German director Florian Henckel von Donnersmarck has said that Western audiences (those from West Berlin, he means, but it's all the more true for those of us points farther West) tend to regard his debut feature, The Lives of Others, as a thriller, while East Berliners experience it as a kind of therapy. The stunning thing about The Lives of Others, a nominee for the best foreign language film Oscar that all but swept the German Lola awards last year, is that it's equally powerful as both. It's an intricate, ambiguous and deeply satisfying movie, a tautly plotted tale of state surveillance and personal betrayal that ultimately becomes an ode to the transformative power of art.

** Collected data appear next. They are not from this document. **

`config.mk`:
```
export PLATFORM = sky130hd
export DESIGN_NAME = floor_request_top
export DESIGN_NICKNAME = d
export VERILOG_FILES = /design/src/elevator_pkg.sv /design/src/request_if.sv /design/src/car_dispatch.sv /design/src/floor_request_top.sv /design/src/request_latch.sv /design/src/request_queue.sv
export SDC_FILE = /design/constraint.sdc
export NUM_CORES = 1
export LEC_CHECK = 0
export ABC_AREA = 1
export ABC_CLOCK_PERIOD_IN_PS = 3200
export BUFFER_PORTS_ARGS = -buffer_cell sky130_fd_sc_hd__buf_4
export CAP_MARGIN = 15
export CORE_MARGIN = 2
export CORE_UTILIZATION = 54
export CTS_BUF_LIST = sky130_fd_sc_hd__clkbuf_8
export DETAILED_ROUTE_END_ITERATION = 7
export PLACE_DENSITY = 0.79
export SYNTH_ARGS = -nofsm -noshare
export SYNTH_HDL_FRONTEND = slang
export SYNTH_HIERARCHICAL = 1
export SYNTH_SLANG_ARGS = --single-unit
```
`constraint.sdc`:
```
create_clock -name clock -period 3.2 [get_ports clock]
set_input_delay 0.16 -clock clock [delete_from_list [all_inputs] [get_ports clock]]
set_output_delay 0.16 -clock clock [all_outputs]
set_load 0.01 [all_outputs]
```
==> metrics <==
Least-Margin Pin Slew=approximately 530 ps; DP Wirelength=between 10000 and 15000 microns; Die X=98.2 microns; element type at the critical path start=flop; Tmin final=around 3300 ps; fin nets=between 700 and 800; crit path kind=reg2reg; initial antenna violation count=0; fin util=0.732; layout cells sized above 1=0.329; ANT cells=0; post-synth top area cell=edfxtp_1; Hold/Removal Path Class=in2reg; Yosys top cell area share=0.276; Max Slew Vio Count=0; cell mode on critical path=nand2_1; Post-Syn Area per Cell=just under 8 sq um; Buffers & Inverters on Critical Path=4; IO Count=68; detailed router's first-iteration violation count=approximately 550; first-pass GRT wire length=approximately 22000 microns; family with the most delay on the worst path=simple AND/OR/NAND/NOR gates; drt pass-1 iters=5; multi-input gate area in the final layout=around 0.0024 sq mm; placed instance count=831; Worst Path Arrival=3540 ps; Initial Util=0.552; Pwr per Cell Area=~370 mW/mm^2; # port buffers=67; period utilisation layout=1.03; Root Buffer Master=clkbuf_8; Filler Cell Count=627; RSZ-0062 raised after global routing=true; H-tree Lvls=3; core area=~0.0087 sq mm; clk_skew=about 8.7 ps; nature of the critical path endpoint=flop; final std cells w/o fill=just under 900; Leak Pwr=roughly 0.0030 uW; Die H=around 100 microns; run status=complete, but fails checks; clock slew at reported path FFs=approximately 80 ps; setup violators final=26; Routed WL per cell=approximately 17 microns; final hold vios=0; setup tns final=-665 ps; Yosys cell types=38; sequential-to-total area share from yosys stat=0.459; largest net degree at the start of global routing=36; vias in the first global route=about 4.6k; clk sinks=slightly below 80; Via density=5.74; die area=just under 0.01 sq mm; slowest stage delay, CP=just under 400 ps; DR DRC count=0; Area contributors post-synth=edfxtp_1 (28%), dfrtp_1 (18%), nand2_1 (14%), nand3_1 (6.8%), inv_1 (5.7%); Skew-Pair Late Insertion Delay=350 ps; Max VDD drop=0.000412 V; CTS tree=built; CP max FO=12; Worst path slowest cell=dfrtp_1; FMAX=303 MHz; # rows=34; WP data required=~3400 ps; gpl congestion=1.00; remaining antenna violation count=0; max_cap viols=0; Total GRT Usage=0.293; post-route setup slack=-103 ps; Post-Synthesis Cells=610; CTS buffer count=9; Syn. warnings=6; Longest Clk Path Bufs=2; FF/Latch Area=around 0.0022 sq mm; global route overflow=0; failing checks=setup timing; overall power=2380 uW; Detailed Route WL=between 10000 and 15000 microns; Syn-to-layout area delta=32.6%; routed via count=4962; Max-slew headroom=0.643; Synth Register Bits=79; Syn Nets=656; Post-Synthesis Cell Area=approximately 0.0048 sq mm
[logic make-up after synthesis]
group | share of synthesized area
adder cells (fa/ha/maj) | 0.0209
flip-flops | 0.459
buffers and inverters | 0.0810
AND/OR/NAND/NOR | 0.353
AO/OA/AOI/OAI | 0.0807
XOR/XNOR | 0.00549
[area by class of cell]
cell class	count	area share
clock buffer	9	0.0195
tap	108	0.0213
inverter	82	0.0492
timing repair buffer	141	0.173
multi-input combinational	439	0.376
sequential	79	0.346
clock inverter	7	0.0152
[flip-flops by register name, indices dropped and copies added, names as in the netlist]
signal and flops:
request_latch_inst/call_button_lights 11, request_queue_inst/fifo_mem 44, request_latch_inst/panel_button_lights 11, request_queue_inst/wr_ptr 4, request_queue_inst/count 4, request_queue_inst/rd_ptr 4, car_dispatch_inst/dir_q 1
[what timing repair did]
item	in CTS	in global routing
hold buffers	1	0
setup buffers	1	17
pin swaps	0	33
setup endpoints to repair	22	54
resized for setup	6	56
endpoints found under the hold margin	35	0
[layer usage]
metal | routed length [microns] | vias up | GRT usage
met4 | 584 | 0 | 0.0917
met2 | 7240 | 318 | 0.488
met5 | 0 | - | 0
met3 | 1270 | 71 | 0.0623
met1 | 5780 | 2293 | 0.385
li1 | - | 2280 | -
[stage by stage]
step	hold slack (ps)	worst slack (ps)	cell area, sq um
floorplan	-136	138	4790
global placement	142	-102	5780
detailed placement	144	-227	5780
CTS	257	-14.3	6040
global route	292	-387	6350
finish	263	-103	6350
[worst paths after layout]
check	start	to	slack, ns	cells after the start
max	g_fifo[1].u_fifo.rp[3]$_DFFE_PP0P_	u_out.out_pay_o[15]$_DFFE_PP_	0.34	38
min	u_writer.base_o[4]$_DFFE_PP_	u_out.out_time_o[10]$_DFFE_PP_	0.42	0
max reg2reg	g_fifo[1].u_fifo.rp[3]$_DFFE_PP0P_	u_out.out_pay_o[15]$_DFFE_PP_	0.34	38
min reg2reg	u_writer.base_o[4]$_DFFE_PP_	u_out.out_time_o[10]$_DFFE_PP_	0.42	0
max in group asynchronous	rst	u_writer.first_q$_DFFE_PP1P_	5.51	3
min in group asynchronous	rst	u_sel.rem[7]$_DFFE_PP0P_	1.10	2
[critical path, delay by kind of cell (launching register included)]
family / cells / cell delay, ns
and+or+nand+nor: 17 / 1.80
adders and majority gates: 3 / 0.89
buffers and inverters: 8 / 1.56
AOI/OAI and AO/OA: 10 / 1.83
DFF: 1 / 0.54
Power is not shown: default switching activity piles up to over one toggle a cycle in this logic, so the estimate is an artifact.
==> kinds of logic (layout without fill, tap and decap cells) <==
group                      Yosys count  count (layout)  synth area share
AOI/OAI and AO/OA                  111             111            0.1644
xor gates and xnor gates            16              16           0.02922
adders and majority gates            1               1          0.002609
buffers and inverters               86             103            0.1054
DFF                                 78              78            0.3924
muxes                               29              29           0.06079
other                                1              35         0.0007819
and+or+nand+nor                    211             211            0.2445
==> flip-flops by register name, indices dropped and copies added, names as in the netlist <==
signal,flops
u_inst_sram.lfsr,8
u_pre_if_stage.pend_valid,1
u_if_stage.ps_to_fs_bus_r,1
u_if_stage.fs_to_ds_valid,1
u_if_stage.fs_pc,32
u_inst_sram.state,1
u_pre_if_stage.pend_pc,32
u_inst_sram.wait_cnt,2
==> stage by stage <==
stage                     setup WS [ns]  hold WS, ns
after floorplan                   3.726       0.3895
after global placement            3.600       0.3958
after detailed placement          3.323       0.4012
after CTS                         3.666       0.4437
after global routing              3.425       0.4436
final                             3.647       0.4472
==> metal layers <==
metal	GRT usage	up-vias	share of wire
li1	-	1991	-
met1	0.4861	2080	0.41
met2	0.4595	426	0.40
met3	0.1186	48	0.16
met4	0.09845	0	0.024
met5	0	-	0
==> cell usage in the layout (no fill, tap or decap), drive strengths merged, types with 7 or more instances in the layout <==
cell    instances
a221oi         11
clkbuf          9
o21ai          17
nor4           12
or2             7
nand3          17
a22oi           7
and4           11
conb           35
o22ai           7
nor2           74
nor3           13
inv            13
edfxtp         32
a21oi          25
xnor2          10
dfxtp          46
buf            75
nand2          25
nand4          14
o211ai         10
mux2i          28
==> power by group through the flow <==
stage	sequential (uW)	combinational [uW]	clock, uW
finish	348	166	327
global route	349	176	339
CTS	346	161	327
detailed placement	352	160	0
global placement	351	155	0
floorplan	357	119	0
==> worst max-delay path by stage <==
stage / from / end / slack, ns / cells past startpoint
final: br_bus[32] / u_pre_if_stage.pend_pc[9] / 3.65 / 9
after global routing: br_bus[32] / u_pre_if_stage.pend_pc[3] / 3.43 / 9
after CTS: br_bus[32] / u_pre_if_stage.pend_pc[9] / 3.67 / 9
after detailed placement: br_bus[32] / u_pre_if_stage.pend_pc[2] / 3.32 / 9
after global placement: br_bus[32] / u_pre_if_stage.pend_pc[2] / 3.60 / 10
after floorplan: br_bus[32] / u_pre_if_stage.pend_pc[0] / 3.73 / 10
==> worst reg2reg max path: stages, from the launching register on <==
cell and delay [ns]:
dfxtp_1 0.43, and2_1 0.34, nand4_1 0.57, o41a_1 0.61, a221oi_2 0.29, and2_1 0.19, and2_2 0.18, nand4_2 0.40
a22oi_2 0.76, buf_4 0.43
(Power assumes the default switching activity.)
$ cat config.mk
export PLATFORM = sky130hd
export DESIGN_NAME = ekf_step_top
export DESIGN_NICKNAME = d
export VERILOG_FILES = /design/src/design/ekf_pkg.sv /design/src/design/ekf_step_top.sv /design/src/design/pose_map_store.sv /design/src/design/record_queue.sv /design/src/design/result_unpack.sv /design/src/design/step_issue.sv
export SDC_FILE = /design/constraint.sdc
export NUM_CORES = 2
export LEC_CHECK = 0
export BUFFER_PORTS_ARGS = -buffer_cell sky130_fd_sc_hd__buf_2
export CAP_MARGIN = 15
export CORE_UTILIZATION = 32
export CTS_CLUSTER_DIAMETER = 50
export DETAILED_ROUTE_END_ITERATION = 10
export PLACE_DENSITY = 0.49
export SYNTH_ARGS = -nofsm -noshare
export SYNTH_HDL_FRONTEND = slang
export SYNTH_HIERARCHICAL = 1
export SYNTH_SLANG_ARGS = --single-unit
export TNS_END_PERCENT = 50
$ cat constraint.sdc
create_clock -name clk -period 13.2 [get_ports clk]
set_input_delay 2.64 -clock clk [delete_from_list [all_inputs] [get_ports clk]]
set_output_delay 2.64 -clock clk [all_outputs]
set_load 0.01 [all_outputs]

The film opens in 1984 in East Berlin, where we see Gerd Wiesler (Ulrich Mühe) a captain of the East German secret police, teaching a class in extreme interrogation techniques. These include sleep deprivation, the spouting of Orwellian paradoxes (if the prisoner believes the state capable of detaining him for no reason, that belief alone is enough to justify his arrest), and, in a creepy detail, the collection of the prisoner's seat cushion after the interview to be preserved as an odor sample for police dogs. The real intrigue begins when Wiesler is assigned to bug and monitor the apartment of a successful writer, Georg Dreyman (Sebastian Koch), and his girlfriend, a famous stage actress named Christa-Maria Sieland (Martina Gedeck). Georg is neither a subversive nor a party loyalist: He's a go-along-to-get-along guy, too comfortable with his success to question the regime closely, even as it closes in on his scruffier and more outspoken fellow artists. But Wiesler's superior, Col. Grubitz (Ulrich Tukur), wants to further his career by impressing the party bigwig Bruno Hempf (Thomas Thieme), who is looking to get his swinish mitts on Christa-Maria by any means necessary. And Wiesler himself is a rigid ideologue, a socialist automaton who mistrusts all artists on principle—even if the meticulous care with which he runs his own surveillance operation hints at a thwarted creative desire.

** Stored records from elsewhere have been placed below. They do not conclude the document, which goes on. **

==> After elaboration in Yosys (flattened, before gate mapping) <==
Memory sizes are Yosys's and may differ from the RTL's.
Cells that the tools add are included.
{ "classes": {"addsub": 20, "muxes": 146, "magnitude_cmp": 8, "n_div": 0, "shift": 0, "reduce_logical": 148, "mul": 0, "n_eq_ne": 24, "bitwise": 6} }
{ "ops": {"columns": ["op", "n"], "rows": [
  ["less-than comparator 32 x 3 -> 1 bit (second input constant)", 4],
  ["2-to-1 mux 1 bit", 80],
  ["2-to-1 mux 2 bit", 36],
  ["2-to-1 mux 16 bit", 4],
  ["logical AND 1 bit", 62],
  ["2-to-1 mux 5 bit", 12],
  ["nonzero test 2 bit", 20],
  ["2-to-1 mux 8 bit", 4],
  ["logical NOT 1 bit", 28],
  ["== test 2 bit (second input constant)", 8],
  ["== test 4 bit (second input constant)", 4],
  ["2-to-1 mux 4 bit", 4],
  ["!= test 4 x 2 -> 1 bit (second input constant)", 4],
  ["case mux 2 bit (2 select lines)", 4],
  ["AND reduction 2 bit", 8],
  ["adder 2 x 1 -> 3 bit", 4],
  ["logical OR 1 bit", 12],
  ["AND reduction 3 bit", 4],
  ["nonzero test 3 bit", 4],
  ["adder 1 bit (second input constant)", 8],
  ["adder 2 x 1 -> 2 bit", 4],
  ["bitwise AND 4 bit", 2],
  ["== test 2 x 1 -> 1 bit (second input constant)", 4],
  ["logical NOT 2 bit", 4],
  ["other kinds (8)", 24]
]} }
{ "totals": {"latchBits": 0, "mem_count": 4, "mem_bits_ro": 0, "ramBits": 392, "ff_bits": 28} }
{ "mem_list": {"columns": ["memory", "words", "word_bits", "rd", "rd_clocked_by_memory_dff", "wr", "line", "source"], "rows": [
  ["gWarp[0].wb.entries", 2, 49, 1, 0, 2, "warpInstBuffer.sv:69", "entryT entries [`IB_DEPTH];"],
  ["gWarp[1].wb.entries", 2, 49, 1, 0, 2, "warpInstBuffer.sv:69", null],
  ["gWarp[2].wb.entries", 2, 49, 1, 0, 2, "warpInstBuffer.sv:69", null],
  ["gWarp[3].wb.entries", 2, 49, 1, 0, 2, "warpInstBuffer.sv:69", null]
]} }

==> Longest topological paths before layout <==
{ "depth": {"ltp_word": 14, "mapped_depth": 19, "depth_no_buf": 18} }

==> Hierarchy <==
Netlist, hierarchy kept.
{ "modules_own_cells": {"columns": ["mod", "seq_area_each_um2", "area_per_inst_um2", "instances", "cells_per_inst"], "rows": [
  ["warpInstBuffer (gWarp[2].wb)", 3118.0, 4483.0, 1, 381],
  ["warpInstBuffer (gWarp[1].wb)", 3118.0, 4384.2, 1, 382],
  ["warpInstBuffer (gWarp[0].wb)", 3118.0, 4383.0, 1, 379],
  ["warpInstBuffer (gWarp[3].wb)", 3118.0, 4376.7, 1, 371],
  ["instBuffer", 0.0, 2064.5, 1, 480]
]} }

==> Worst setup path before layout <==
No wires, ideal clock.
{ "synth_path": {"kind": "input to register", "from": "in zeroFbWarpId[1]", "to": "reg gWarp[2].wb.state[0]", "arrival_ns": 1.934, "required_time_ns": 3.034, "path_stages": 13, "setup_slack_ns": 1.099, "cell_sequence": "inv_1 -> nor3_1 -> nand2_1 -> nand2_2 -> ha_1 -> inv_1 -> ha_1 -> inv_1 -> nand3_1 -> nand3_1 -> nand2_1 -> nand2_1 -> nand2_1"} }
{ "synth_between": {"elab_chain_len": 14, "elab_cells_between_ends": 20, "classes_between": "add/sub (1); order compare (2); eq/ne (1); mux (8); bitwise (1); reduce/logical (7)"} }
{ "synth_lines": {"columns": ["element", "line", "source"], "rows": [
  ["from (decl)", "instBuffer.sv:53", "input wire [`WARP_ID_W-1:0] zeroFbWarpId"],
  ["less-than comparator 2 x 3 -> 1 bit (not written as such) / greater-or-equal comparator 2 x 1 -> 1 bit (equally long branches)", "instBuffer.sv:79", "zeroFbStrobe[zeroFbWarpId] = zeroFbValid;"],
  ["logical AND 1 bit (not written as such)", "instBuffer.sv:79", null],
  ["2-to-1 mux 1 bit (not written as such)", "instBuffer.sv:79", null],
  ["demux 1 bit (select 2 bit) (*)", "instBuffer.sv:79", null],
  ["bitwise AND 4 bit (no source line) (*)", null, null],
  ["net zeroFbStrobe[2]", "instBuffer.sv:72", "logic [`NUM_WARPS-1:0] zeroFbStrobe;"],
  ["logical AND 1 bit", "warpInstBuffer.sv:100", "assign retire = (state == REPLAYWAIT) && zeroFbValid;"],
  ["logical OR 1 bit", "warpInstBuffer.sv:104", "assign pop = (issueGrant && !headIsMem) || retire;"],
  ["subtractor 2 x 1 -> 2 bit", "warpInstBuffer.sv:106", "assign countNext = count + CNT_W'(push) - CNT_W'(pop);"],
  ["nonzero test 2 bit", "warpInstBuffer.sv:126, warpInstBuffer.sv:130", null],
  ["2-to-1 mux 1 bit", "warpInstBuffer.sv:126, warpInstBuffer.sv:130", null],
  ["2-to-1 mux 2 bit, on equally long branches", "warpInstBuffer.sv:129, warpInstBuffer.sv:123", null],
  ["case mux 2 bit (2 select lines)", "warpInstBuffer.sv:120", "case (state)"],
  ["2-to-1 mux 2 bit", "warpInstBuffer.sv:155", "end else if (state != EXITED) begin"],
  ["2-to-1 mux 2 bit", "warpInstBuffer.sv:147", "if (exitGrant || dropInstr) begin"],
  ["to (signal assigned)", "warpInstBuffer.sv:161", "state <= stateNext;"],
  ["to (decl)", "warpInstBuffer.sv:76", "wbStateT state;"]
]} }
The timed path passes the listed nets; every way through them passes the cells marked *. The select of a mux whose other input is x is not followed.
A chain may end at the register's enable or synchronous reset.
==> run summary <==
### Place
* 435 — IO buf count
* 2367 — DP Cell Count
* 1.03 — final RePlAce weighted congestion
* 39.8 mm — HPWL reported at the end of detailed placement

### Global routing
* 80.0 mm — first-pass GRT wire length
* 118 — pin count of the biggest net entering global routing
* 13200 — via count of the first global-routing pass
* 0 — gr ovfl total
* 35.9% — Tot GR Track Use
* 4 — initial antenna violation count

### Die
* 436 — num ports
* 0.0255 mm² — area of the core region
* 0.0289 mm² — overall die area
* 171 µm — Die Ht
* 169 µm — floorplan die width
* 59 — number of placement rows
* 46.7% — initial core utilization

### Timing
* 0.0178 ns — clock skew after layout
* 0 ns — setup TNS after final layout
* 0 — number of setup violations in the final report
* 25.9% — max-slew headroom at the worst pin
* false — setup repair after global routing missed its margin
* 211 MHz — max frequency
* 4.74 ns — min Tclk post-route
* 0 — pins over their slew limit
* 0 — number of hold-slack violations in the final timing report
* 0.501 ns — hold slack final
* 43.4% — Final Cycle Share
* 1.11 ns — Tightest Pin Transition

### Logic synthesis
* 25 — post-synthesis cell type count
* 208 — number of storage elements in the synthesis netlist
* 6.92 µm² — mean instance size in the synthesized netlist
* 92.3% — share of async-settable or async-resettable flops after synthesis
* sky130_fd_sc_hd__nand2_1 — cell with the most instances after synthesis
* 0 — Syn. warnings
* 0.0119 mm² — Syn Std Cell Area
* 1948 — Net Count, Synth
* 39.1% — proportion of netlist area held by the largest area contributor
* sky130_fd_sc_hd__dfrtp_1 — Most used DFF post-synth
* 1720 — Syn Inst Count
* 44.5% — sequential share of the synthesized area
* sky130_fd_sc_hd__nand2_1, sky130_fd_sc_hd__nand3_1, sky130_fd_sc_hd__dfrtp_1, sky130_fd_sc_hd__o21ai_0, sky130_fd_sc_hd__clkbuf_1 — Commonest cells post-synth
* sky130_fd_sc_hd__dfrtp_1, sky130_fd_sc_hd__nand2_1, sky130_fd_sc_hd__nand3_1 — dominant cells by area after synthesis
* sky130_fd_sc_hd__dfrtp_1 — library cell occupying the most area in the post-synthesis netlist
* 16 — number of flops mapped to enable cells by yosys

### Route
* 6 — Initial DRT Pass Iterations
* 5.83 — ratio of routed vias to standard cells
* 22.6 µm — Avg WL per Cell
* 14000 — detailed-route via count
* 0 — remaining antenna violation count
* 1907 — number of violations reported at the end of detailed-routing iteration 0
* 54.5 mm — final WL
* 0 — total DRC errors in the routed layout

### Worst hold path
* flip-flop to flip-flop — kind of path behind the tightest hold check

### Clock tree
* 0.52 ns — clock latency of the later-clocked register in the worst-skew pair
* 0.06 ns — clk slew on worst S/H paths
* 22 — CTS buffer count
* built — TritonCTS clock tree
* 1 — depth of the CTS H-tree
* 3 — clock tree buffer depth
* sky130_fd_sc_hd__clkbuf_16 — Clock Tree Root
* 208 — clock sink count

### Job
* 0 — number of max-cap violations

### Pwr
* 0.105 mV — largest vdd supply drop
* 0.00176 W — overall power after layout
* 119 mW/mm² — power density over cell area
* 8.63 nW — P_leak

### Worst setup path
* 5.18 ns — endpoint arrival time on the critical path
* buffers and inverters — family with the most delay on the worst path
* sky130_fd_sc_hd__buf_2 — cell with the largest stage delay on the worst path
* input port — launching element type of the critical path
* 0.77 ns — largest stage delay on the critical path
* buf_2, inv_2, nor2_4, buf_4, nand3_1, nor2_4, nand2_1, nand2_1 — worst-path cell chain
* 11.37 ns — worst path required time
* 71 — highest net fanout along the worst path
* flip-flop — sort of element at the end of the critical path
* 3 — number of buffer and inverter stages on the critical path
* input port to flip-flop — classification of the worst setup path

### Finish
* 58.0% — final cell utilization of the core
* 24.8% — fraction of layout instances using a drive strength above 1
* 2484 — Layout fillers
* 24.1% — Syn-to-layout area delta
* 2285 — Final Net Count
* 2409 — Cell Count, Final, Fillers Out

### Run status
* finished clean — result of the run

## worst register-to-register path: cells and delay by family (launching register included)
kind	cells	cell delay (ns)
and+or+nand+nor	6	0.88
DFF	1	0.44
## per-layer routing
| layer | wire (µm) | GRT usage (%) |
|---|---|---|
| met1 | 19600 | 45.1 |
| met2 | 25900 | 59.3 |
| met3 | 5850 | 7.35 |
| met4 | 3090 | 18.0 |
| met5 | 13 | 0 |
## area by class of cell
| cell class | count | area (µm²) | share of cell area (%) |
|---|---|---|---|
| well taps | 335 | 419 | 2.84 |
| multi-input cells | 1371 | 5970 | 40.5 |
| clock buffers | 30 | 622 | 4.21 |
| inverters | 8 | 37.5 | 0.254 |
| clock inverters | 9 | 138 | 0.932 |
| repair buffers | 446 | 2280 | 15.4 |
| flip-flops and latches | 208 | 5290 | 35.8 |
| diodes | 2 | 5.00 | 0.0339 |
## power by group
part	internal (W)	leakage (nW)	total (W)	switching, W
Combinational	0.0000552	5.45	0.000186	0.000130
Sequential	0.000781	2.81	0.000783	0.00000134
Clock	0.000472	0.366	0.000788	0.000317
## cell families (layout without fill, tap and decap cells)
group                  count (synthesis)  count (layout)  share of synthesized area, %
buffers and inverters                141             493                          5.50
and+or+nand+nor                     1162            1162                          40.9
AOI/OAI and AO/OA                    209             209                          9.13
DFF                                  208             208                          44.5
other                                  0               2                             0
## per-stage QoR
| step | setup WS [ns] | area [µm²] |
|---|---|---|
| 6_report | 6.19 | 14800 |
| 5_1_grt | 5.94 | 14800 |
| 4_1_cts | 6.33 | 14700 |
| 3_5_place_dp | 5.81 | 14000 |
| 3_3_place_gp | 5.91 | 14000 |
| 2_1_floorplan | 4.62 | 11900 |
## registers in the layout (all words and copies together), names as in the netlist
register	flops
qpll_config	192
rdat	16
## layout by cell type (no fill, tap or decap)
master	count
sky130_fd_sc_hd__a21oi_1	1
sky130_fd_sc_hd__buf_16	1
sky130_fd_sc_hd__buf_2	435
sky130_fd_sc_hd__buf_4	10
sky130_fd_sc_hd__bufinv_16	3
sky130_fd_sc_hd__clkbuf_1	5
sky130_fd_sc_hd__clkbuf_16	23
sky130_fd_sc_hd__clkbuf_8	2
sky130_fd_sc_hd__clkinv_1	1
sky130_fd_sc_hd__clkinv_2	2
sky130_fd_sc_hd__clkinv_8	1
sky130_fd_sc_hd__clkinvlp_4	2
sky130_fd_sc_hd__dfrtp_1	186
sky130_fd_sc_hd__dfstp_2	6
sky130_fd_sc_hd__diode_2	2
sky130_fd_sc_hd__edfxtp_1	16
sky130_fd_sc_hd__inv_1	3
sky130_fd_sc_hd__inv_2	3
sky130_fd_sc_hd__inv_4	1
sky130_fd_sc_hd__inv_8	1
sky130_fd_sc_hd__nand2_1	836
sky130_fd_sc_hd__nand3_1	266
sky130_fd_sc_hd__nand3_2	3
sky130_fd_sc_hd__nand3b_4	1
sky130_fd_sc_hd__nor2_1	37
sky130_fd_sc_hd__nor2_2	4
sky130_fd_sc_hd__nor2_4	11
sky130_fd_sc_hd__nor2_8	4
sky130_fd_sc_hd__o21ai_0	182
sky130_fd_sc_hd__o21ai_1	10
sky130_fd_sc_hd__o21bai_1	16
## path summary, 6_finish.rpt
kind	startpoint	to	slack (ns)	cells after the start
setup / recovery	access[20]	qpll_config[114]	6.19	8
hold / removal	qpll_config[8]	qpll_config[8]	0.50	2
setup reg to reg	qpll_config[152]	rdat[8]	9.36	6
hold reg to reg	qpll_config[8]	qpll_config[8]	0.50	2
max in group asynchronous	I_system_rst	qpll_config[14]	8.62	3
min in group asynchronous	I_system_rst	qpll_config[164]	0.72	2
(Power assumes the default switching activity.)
[src/source/serdes_reg_pkg.sv]
// -------------------------------------
// SerDes CPU register package
// Address map, counts, reset values and
// the access type shared by all banks
// -------------------------------------
package serdes_reg_pkg;

    typedef logic [15:0] word_t;

    // -------------------------------------
    // Sizes
    // -------------------------------------
    localparam word_t reg_base_addr = 16'h0000;
    localparam int    qpll_count    = 3;
    localparam int    qpll_words    = 4;
    localparam int    channel_count = 10;
    localparam int    channel_words = 10;

    typedef word_t [qpll_words-1:0]    qpll_words_t;     // One QPLL common
    typedef word_t [channel_words-1:0] channel_words_t;  // One channel group

    // -------------------------------------
    // Address map
    // -------------------------------------
    localparam word_t      qpll_block_offset = 16'h0400;
    localparam word_t      qpll_stride       = 16'h0010;  // One slot per common
    localparam int         qpll_state_offset = 8;         // State words after config
    localparam logic [7:0] channel_block_hi  = 8'h08;     // Page of channel 0

    // Low byte group bases inside a channel page, word w at base + 2w
    typedef enum logic [7:0]
    {
        CHAN_CFG   = 8'h00,
        CHAN_STATE = 8'h30,
        CHAN_ALARM = 8'h60
    } chan_group_e;

    // -------------------------------------
    // Reset values
    // -------------------------------------
    localparam word_t qpll_reset_word0 = 16'h0110;

    localparam channel_words_t channel_reset_cfg =
    {
        16'h0000, 16'h0000, 16'h0000, 16'h0000, 16'h0000,
        16'h0031, 16'h0550, 16'h9100, 16'h000c, 16'h0000
    };

    // Single-cycle access from the bus port to every bank
    typedef struct packed
    {
        logic  wr;
        logic  rd;
        word_t addr;
        word_t wdat;
    } reg_access_t;

endpackage
<file path="config.mk">
export PLATFORM = sky130hd
export DESIGN_NAME = store_format
export DESIGN_NICKNAME = d
export VERILOG_FILES = /design/src/logic/mem_pkg.sv /design/src/logic/store_format.sv
export SDC_FILE = /design/constraint.sdc
export NUM_CORES = 1
export LEC_CHECK = 0
export ABC_AREA = 0
export BUFFER_PORTS_ARGS = -buffer_cell sky130_fd_sc_hd__clkbuf_2
export CAP_MARGIN = 20
export CORE_MARGIN = 10
export CORE_UTILIZATION = 32
export DETAILED_ROUTE_END_ITERATION = 10
export GPL_TIMING_DRIVEN = 0
export MAX_ROUTING_LAYER = met4
export PLACE_DENSITY = 0.85
export SETUP_SLACK_MARGIN = 0.02
export SYNTH_ARGS = -nofsm -noshare
export SYNTH_HDL_FRONTEND = slang
export SYNTH_SLANG_ARGS = --single-unit
</file>
<file path="constraint.sdc">
create_clock -name vclk -period 1.3
set_clock_uncertainty 0.05 [all_clocks]
set_input_delay 0.065 -clock vclk [all_inputs]
set_output_delay 0.065 -clock vclk [all_outputs]
set_load 0.02 [all_outputs]
</file>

I don't want to give away too much about the film's second act, in which Wiesler starts to steal the couple's poetry books, falsify his reports to headquarters, and seek Christa-Maria out during his off hours for anonymous encounters in cafes. I'll just say that, more than any film since Coppola's The Conversation, The Lives of Others gets at the perverse intimacy of the surveillance relationship. Monitoring someone's every banal conversation and passionate moment (typing up notes on Georg's birthday, Wiesler writes: "[They] unwrap gifts, then presumably have intercourse") is an act that places both listener and listened-to in a strange position of powerlessness. The wiretapee is subjected to the sickening indignity of having his privacy stolen away moment by moment, while the wiretapper is trapped in a limbo of vicarious existence, waiting for something to happen that will justify that invasion. Bugging someone's house, you become at once their lover and their enemy. The film's ingeniously structured story mines this paradoxical relationship for all its dramatic possibility, keeping us guessing till the last moment about who will betray whom, and with what consequences.
Ulrich Mühe, an East German theater actor who was himself tracked by the Stasi before the reunification, plays Wiesler not as a psychotic sadist but as an emotionally impoverished bureaucrat. His unnaturally stiff posture and futuristic gray jacket give him an artificial, almost robotic quality. Without resorting to pathos, Mühe finds the humanity in this ascetic, soldierly man, especially in the devastating coda, set four years after the fall of the Berlin Wall. He steals the movie even from the top-billed Martina Gedeck (Mostly Martha), who's haunting as the self-loathing, drug-addicted Christa-Maria. Sebastian Koch has the lothario-gone-to-seed look of a midperiod Robert Wagner and invests the writer with just the right mixture of idealism and self-regard. The movie falters only in the character of the repulsive Hempf. His overtures toward the actress are so crudely villainous that they play like simple melodrama, where there could have been a subtle exploration of the sexual favors that grease the wheels of the police state.
Only a film crew with some experience of living in such a state could do such a merciless job rendering the joyless, yellowish-gray interiors of the pre-glasnost GDR. Never has on-screen food looked less appetizing: In the Stasi cafeteria, officers and recruits alike bolt down dingy bowls of gruel and hockey pucks of fried potato. The film's general atmosphere of drab anomie renders the rare moments of pleasure—including a scene in which Georg plays the piano, eliciting tears from the eavesdropping Wiesler—all the more moving. Von Donnersmarck's film is set in a world where freedom isn't an abstract concept to be taken for granted—it's a distant promise that is enough to make bureaucrats in headphones weep.